● Work task:
Starting with the first line of the data that follows, transcribe every line verbatim until the line containing "inputs of run" has been transcribed.

Dataset entries:
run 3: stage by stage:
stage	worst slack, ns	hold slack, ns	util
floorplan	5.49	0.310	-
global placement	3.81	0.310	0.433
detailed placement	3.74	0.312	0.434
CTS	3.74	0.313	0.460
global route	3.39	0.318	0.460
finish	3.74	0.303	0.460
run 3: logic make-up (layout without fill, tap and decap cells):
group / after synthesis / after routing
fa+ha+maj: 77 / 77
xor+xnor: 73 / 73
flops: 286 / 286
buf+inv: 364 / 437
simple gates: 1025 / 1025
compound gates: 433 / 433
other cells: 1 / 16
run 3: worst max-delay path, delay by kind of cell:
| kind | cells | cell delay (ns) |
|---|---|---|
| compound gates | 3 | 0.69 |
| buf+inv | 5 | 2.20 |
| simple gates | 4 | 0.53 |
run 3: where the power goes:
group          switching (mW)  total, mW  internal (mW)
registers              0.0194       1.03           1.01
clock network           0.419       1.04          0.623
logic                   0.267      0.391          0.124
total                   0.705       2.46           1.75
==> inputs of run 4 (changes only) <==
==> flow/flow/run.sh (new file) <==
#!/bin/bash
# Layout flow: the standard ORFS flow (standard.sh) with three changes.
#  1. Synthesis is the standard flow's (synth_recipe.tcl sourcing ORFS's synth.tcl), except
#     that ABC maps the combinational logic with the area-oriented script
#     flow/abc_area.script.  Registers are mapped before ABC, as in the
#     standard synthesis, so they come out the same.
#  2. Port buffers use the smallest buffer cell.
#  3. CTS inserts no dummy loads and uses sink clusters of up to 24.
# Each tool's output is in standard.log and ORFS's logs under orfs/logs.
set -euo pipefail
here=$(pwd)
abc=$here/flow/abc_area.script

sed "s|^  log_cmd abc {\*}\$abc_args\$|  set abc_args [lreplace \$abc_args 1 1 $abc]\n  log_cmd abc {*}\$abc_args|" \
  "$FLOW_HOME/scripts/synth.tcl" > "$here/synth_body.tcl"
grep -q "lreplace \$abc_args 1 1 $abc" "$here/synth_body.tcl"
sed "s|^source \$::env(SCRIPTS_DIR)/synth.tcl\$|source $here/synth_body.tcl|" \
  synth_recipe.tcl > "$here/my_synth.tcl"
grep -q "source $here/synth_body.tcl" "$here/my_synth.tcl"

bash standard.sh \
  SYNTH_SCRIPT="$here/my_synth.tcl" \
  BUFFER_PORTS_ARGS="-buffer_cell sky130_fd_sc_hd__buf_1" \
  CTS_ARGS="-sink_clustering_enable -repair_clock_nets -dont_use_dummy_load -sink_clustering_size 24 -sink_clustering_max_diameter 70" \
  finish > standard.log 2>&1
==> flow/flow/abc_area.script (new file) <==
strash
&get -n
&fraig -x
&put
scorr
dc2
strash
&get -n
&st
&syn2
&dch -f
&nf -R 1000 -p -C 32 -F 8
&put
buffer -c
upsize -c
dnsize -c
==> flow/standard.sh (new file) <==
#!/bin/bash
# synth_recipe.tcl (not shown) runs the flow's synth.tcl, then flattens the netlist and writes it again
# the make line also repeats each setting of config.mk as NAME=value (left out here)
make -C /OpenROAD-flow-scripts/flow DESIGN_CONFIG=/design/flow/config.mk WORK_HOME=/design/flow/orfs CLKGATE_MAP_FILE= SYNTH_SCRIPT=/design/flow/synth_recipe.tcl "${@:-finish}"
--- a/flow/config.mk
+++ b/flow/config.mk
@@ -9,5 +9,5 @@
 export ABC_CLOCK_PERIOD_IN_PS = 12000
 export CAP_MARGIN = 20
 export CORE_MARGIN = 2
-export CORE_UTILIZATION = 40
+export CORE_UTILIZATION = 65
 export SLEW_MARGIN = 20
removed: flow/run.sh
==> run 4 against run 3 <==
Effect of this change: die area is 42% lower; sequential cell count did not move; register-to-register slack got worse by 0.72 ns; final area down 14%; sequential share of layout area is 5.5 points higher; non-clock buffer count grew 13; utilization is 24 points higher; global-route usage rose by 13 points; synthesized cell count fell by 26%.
Context: an optimization exercise on an open-source flow, tuned for small area, a short achievable clock period and few clock cycles. The choices shown serve that exercise and are no tape-out recipe. In this exercise RTL edits were held to simulation tests only and were not proved equivalent to the original.

## flow/design.v (module list and top-level ports; edited modules follow where they fit)
// module modarith_engine: 4427 lines
module modarith_engine (
    input  wire        clk,
    input  wire        rst,
    input  wire        start,
    input  wire [2:0]  op,
    input  wire        b52,
    input  wire [63:0] a,
    input  wire [63:0] b,
    input  wire [63:0] c,
    input  wire [63:0] q,
    output wire        ready,
    output reg         done,
    output wire [63:0] result,
    output reg  [2:0]  err_code,
    output reg  [7:0]  err_cause,
    output reg  [1:0]  err_index
);
  // ...
==> flow/run.sh <==
#!/bin/bash
# synth_recipe.tcl (not shown) runs the flow's synth.tcl, then flattens the netlist and writes it again
# the make line also repeats each setting of config.mk as NAME=value (left out here)
make -C /OpenROAD-flow-scripts/flow DESIGN_CONFIG=/design/flow/config.mk WORK_HOME=/design/flow/orfs CLKGATE_MAP_FILE= SYNTH_SCRIPT=/design/flow/synth_recipe.tcl finish
==> flow/config.mk <==
export PLATFORM = sky130hd
export DESIGN_NAME = modarith_engine
export DESIGN_NICKNAME = modarith_engine
export VERILOG_FILES = /design/flow/design.v
export SDC_FILE = /design/flow/constraint.sdc
export NUM_CORES = 8
export LEC_CHECK = 0
export CAP_MARGIN = 20
export CORE_MARGIN = 2
export CORE_UTILIZATION = 40
export PLACE_DENSITY = 0.55
export SETUP_SLACK_MARGIN = 5
export SLEW_MARGIN = 20
export TNS_END_PERCENT = 5
==> flow/constraint.sdc <==
create_clock -name core_clock -period 12.0 [get_ports {clk}]
set_input_delay 2.4000 -clock core_clock [delete_from_list [all_inputs] [get_ports {clk}]]
set_output_delay 2.4000 -clock core_clock [all_outputs]
set_load 0.01 [all_outputs]
==> results.cfg, run 1 <==
[run_status]
status = no timing/DRC/antenna violations

[cells_and_area]
clock_buffers = 118
layout_commonest_cell = inv_1
layout-drive-gt1-share_pct = 11.6
num-multi-input-gates = 6994
fillers = 19000
multi_input_area_um2 = 57400
design_area_um2 = 90300

[routing]
drt_iter0_drc = 12500
via_per_inst = 6.47
m1WireLength_um = 170000
dr.max_layer_used = met5

[worst_setup_path]
r2r-start = S[57]
worst-path-buf-inv = 10
r2r_slack_ns = 3.15
crit_cells = 37

[timing]
setup_slack_ns = 3.15

[logic_synthesis]
netlist_top_cells_area = fa_1 (22%), edfxtp_1 (11%), dfxtp_1 (8.0%), inv_1 (6.3%), nand2_1 (5.7%)
netlist_area_um2 = 76900

[place]
place.port_buffers = 338

[die]
io_pins = 342
die_x_um = 442

[clocking]
cts_tree = done
postCtsSetupRepairBufs = 128
htreeDepth = 3
Testbench counts, summed over its fixed seeds: cycles 84,070.
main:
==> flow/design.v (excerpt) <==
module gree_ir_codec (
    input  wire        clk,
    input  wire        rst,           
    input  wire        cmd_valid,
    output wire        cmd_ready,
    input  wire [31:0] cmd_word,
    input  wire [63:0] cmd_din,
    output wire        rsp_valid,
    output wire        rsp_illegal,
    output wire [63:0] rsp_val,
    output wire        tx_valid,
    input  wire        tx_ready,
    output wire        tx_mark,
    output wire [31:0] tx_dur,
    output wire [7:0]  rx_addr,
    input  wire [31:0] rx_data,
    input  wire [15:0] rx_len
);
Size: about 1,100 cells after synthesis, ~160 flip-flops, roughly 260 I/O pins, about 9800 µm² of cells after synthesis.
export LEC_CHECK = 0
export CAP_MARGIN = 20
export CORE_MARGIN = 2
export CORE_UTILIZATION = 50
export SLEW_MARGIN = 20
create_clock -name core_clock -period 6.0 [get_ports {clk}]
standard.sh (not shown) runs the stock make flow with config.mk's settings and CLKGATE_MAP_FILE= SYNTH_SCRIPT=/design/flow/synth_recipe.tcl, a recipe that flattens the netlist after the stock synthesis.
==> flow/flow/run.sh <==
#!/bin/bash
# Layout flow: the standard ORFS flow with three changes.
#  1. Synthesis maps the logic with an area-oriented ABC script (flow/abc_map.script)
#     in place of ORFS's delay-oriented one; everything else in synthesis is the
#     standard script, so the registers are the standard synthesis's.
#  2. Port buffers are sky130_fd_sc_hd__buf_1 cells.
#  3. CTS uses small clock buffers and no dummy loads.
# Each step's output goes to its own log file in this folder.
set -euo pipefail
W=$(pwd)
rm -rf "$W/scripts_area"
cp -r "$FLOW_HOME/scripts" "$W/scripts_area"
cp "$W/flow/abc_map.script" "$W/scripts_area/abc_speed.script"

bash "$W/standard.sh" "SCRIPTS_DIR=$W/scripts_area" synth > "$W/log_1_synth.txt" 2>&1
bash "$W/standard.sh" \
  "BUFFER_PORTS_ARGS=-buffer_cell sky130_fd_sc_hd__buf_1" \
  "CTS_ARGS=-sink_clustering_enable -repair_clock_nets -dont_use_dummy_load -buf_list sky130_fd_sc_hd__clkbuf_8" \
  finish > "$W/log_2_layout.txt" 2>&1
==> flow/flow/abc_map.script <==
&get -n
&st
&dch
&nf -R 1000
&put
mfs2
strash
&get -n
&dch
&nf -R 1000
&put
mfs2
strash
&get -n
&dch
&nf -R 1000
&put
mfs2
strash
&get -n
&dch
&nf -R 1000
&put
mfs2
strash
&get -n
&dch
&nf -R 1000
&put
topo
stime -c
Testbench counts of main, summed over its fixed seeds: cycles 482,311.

● Solution to this task:
run 3: stage by stage:
stage	worst slack, ns	hold slack, ns	util
floorplan	5.49	0.310	-
global placement	3.81	0.310	0.433
detailed placement	3.74	0.312	0.434
CTS	3.74	0.313	0.460
global route	3.39	0.318	0.460
finish	3.74	0.303	0.460
run 3: logic make-up (layout without fill, tap and decap cells):
group / after synthesis / after routing
fa+ha+maj: 77 / 77
xor+xnor: 73 / 73
flops: 286 / 286
buf+inv: 364 / 437
simple gates: 1025 / 1025
compound gates: 433 / 433
other cells: 1 / 16
run 3: worst max-delay path, delay by kind of cell:
| kind | cells | cell delay (ns) |
|---|---|---|
| compound gates | 3 | 0.69 |
| buf+inv | 5 | 2.20 |
| simple gates | 4 | 0.53 |
run 3: where the power goes:
group          switching (mW)  total, mW  internal (mW)
registers              0.0194       1.03           1.01
clock network           0.419       1.04          0.623
logic                   0.267      0.391          0.124
total                   0.705       2.46           1.75
==> inputs of run 4 (changes only) <==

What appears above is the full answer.